Single by David O'Doherty
- Released: February 2007
- Recorded: 2007
- Genre: Comedy rock
- Length: 3:59
- Label: Independent
- Songwriter(s): David O'Doherty
- Producer(s): David O'Doherty

= Orange (song) =

2007 single by David O'Doherty

"Orange" is a song performed by Irish comedian David O'Doherty. It was released on CD in February 2007 as part of his attempts to have a "Minor" hit single, preferably at #27 in the charts. The exploits of O'Doherty trying to have this "hit" was featured in an episode of his TV series, The Modest Adventures of David O'Doherty.

The song was written and recorded by David O'Doherty, and was recorded onto standard CD-R discs using his own laptop to do so. His phone number was written on the back of the single's (also homemade) artwork so that if the people who bought it couldn't get it to play, they could contact him and he would play them the song over the phone.

==Song promotion==
Fewer than 312 singles were produced, as it usually only takes this number of single sales to enter the Irish Single Chart top 30. As such, the physical single is now a rare collector's item for fans of his.

The song received limited airplay on the radio due to profanity in the lyrics towards the end of the song. However, O'Doherty showed up to various radio stations, such as Rick O'Shea's 2FM show, to perform a version of the single live in order to promote it.

The single was launched at the branch of Oxfam on Parliament Street in Dublin. However, at the launch, people couldn't buy the single as it wouldn't register in the Singles chart.

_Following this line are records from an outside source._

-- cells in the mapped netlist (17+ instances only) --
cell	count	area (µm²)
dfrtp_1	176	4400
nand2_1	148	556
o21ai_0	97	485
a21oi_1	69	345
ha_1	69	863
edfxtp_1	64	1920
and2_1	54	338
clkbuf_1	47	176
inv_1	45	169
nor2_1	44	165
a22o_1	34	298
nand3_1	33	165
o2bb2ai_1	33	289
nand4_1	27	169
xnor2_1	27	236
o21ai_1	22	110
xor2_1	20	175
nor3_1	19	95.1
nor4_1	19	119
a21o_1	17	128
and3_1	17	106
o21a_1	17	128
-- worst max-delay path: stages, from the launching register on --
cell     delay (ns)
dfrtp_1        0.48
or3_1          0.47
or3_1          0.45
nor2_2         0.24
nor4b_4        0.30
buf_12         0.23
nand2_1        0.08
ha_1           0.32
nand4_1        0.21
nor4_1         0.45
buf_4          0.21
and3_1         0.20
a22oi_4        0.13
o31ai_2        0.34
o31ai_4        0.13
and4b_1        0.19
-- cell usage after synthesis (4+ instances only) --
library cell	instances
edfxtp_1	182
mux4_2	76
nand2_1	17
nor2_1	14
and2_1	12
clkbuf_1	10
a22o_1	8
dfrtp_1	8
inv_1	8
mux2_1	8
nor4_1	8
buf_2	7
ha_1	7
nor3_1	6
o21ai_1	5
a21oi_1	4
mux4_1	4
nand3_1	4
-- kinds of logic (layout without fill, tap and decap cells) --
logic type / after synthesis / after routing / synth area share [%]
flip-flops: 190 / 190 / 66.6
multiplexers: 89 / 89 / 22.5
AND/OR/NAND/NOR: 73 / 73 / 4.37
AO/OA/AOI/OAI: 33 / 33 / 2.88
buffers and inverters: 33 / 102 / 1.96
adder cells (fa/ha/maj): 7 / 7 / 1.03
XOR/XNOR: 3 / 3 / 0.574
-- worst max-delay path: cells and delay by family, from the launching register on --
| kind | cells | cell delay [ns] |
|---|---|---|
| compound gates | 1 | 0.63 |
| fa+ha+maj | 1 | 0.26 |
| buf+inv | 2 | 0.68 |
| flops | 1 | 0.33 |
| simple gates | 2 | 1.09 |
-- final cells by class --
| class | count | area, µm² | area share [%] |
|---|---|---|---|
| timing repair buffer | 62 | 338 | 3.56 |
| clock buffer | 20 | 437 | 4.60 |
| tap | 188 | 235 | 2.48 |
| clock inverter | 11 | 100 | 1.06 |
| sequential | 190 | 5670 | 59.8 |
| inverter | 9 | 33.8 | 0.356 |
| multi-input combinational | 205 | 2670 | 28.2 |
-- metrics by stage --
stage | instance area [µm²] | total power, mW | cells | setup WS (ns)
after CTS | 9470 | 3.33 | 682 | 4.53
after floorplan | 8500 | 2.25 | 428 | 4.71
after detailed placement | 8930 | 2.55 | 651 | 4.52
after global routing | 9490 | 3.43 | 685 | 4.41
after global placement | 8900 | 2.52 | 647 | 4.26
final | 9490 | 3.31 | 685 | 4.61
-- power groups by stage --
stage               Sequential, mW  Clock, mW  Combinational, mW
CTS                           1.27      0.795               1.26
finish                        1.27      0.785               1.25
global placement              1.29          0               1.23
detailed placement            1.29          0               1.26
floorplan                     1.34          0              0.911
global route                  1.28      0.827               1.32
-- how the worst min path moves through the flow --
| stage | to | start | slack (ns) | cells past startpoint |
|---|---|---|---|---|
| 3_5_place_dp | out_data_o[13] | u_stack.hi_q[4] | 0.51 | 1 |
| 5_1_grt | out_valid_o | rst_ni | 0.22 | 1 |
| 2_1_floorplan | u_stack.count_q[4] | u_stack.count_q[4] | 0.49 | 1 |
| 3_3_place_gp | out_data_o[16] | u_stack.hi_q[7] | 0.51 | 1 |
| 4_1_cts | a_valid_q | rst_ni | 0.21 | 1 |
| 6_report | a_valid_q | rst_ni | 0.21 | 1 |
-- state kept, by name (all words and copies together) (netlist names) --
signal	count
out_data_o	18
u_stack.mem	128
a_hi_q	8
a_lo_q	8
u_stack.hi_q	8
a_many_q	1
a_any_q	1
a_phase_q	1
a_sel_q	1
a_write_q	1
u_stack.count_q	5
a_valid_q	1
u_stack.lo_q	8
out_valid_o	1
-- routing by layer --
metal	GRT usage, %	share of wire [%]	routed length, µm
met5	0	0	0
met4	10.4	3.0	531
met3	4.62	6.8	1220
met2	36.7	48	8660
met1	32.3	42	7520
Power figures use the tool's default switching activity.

The CD was only available in two stores: Tower Records and Road Records, both in Dublin.

==Song content==
The song itself features a catchy, bouncy beat combined with a calmly sung verse and a drumming chorus.

It tells the story about a man that works in a photocopy shop who makes his own badges. He has never had any luck with women and was too shy to ask any of them out on a date. At the same time, there is a woman who got fired from the pizza parlour where she worked, as she was a militant vegetarian and tried to make all the pizzas vegetarian too. She never got asked out either. She was a fan of Garfield and took a poster into the photocopy shop where the man was working. They struck up a conversation and arranged to go out to a pub on a date. However she turned up to the date wearing a lot of badly applied fake tan. Hence, she is "orange" in colour.

The man was seriously put off by this and wanted to end the date, but instead she leaves him when he orders a packet of bacon snacks because this goes against her beliefs as a vegetarian. The song ends with the man and woman realising that they weren't meant for each other after all.

The song's lyrics reference many random orange items such as Garfield, Fanta, Tonka Trucks and the Oompa Loompas from the film, Willy Wonka & the Chocolate Factory.

==Music video==
The music video features the story of the song being acted out, interspersed with scenes of O'Doherty singing in a white suit on a beach. On his TV show, he noted how the biggest selling Irish artists like Westlife, Boyzone or Johnny Logan, usually wore white suits in their music videos. In this way, he hoped to emulate their success.

The part of the man is played by fellow Irish comedian Bernard O'Shea. The video can be seen on YouTube. The song famously ended with the man leaving and saying the line "that shit, that shit is fucking insane" (referring to her bad fake tan use).

==Chart performance==
The song reached #30 in the Irish singles charts. O'Doherty had been hoping it would reach #27, but this position was held by Jibbs's song "Chain Hang Low". He was still happy with his "success", as it meant he had a minor chart hit. The song is now considered a cult hit by O'Doherty's many fans.